# Task
Copy exactly the stretch of data below from the line with "separate check: timing" through the line with "0.08 / 0.08 | 1 |", including both of those lines.

Stored data:
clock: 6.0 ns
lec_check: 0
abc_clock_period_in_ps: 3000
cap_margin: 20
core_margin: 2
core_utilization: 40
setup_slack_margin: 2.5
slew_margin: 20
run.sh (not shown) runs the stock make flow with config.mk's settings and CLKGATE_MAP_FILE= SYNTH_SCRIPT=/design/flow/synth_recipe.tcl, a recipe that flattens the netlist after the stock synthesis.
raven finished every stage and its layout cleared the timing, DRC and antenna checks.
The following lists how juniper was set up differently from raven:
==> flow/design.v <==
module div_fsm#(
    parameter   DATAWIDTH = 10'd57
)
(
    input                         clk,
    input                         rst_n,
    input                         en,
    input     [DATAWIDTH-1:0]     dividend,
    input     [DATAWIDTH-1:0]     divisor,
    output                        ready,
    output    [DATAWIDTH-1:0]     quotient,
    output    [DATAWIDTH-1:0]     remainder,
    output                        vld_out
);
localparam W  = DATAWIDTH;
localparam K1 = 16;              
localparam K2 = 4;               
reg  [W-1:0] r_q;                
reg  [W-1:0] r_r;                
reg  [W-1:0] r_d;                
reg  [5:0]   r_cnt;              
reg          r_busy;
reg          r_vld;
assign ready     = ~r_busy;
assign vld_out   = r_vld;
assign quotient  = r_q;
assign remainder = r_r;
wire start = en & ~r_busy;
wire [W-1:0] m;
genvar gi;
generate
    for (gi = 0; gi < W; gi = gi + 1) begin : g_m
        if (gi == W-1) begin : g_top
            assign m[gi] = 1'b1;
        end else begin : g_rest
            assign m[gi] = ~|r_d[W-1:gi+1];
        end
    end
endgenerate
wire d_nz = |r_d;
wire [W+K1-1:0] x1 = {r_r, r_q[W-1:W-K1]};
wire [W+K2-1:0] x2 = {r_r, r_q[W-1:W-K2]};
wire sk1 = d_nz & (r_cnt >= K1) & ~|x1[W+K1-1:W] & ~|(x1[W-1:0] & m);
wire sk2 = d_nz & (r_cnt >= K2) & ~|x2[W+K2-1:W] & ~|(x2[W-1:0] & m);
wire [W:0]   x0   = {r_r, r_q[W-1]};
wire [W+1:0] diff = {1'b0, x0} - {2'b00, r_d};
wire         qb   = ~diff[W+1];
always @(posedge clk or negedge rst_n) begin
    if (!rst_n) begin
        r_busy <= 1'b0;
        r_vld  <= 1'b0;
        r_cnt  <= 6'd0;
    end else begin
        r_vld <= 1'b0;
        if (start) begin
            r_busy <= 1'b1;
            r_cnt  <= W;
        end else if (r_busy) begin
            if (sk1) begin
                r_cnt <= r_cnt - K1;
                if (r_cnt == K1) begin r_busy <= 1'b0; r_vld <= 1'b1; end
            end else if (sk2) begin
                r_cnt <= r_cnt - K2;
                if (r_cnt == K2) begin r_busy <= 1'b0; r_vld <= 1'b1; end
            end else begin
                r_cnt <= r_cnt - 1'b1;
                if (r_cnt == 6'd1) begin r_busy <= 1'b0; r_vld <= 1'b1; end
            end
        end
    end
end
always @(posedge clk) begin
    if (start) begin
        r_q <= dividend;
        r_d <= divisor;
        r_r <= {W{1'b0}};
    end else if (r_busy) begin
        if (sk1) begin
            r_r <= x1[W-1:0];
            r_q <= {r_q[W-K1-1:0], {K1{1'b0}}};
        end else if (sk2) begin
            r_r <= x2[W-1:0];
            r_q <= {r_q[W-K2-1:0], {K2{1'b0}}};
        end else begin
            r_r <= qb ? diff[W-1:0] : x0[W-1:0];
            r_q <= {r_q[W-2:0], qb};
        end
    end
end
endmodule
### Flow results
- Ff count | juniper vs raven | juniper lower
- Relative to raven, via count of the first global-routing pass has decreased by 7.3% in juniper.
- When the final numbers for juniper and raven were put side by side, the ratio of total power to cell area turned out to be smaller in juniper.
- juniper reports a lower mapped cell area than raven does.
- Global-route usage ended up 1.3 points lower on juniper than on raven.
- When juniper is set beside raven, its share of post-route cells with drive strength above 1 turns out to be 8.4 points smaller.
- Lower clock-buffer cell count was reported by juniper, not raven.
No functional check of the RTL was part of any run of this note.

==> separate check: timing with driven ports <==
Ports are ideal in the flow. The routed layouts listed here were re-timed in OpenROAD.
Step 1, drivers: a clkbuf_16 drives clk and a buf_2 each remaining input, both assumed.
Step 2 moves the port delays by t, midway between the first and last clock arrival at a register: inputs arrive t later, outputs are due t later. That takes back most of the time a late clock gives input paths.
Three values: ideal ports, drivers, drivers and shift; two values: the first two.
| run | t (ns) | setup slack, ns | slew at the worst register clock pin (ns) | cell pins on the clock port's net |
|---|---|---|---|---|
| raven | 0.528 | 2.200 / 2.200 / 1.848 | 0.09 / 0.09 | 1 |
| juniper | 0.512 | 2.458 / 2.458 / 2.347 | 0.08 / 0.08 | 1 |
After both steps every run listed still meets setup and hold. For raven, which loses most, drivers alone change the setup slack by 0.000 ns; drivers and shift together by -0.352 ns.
From an optimization exercise on the open Yosys and OpenROAD flow, aimed at small area; shortcuts taken in it are not production practice.
Function was checked by simulation only, so behaviour that the tests miss may differ from the original.
The flow treats the clock pin as an ideal source. Dropping or thinning the clock tree relies on that and would not hold on a real chip.
Power and IR drop assume default switching activity.

==> ember: inputs <==
==> flow/design.v <==
module STI_DAC(clk ,reset, load, pi_data, pi_length, pi_fill, pi_msb, pi_low, pi_end,
	       so_data, so_valid,
	       pixel_finish, pixel_dataout, pixel_addr,
	       pixel_wr);
input		clk, reset;
input		load, pi_msb, pi_low, pi_end;
input	[15:0]	pi_data;
input	[1:0]	pi_length;
input		pi_fill;
output		so_data;
output reg	so_valid;
output		pixel_finish;
output reg	pixel_wr;
output reg [7:0] pixel_addr;
output reg [7:0] pixel_dataout;
reg i0;
reg [2:1] i21n;
wire [2:1] i21 = ~i21n;
wire [2:0] i = {i21, i0};
reg [1:0] cn;
wire [1:0] c = ~cn;
wire done = i0 & ~so_valid;
wire early = pi_length[1] & ~(pi_fill ^ pi_msb);
wire byte_end = (i == 3'd7);
wire last = byte_end && (c == 2'd1);
wire zero = ~early ? c[1] : (pi_length[0] ? ~c[1] : (c == 2'd1));
wire hi = (pi_length == 2'd0) ? pi_low :
	(pi_msb ^ c[0] ^ (early & ~pi_length[0]));
assign so_data = ~zero & pi_data[{hi, i ^ {3{pi_msb}}}];
assign pixel_finish = done | (pixel_wr & (&pixel_addr));
always @(posedge clk or posedge reset) begin
	if (reset) begin
		so_valid <= 1'b0;
		pixel_wr <= 1'b0;
		i0 <= 1'b0;
	end
	else begin
		so_valid <= so_valid ? ~last : load;
		pixel_wr <= so_valid ? byte_end : (pi_end & ~pixel_finish);
		i0 <= so_valid ? ~i0 : pixel_finish;
	end
end
always @(posedge clk)
	pixel_addr <= reset ? 8'd0 : pixel_addr + {7'd0, pixel_wr};
always @(posedge clk) begin
	i21n <= ~(so_valid ? i21 + {1'b0, i0} : 2'd0);
	cn <= ~(so_valid ? c + {1'b0, byte_end} : {pi_length[1], ~pi_length[0]});
	pixel_dataout <= so_valid ? {pixel_dataout[6:0], so_data} : 8'd0;
end
endmodule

# Output of the task
==> separate check: timing with driven ports <==
Ports are ideal in the flow. The routed layouts listed here were re-timed in OpenROAD.
Step 1, drivers: a clkbuf_16 drives clk and a buf_2 each remaining input, both assumed.
Step 2 moves the port delays by t, midway between the first and last clock arrival at a register: inputs arrive t later, outputs are due t later. That takes back most of the time a late clock gives input paths.
Three values: ideal ports, drivers, drivers and shift; two values: the first two.
| run | t (ns) | setup slack, ns | slew at the worst register clock pin (ns) | cell pins on the clock port's net |
|---|---|---|---|---|
| raven | 0.528 | 2.200 / 2.200 / 1.848 | 0.09 / 0.09 | 1 |
| juniper | 0.512 | 2.458 / 2.458 / 2.347 | 0.08 / 0.08 | 1 |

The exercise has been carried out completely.